▶ _Material for this exercise_:
= Beginning of Section =
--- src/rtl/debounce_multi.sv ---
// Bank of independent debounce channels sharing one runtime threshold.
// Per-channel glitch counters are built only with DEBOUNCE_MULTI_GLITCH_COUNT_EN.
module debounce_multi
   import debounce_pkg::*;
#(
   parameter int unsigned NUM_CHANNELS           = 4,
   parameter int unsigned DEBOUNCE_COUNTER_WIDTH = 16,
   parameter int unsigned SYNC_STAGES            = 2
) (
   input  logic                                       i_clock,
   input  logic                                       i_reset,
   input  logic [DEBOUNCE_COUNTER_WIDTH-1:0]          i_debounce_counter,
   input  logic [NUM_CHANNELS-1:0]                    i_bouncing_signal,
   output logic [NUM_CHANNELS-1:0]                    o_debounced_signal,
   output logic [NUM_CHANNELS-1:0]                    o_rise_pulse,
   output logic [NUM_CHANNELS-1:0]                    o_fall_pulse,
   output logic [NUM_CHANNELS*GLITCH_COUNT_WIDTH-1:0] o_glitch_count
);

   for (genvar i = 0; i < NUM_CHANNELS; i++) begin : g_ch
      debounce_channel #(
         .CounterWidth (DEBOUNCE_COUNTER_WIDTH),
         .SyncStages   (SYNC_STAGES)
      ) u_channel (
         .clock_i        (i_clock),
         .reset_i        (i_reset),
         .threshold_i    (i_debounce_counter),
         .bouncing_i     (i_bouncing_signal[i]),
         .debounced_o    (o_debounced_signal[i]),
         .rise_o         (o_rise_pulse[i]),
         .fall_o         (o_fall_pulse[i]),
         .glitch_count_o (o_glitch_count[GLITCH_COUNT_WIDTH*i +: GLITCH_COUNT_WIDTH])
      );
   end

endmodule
= End of Section =
= Beginning of Section =
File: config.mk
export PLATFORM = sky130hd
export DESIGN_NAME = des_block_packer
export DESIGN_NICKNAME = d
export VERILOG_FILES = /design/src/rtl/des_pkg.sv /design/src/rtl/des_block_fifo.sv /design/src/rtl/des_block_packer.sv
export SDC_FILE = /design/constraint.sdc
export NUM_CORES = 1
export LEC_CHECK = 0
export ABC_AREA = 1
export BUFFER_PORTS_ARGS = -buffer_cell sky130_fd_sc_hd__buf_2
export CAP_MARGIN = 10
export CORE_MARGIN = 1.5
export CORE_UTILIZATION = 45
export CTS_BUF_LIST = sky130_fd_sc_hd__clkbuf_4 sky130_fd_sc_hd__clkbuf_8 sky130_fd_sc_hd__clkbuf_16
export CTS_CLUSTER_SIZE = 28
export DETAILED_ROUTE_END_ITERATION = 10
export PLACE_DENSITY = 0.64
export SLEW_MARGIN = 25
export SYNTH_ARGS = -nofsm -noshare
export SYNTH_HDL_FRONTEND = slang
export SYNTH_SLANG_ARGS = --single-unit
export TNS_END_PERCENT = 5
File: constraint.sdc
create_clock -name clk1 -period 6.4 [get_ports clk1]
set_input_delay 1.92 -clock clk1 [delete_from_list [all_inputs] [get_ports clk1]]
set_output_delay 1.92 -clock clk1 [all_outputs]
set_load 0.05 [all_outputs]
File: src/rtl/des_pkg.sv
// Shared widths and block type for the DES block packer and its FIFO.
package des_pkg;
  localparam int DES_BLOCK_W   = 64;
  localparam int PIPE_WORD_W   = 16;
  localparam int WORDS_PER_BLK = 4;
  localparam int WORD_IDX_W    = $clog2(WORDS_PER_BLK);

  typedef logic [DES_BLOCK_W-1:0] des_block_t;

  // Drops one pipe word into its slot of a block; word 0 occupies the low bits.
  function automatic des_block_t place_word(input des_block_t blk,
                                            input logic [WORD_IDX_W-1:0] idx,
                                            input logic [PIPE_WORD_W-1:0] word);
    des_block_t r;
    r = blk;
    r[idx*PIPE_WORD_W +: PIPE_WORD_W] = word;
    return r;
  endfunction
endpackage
= End of Section =
▶ _Task directions_:
Please give back exactly the lines of this listing beginning at the line with "export VERILOG_FILES = /design/src/rtl/des_pkg.sv" and ending with the line with "export ABC_AREA = 1", both included, and nothing else.

▶ _Result of this exercise_:
export VERILOG_FILES = /design/src/rtl/des_pkg.sv /design/src/rtl/des_block_fifo.sv /design/src/rtl/des_block_packer.sv
export SDC_FILE = /design/constraint.sdc
export NUM_CORES = 1
export LEC_CHECK = 0
export ABC_AREA = 1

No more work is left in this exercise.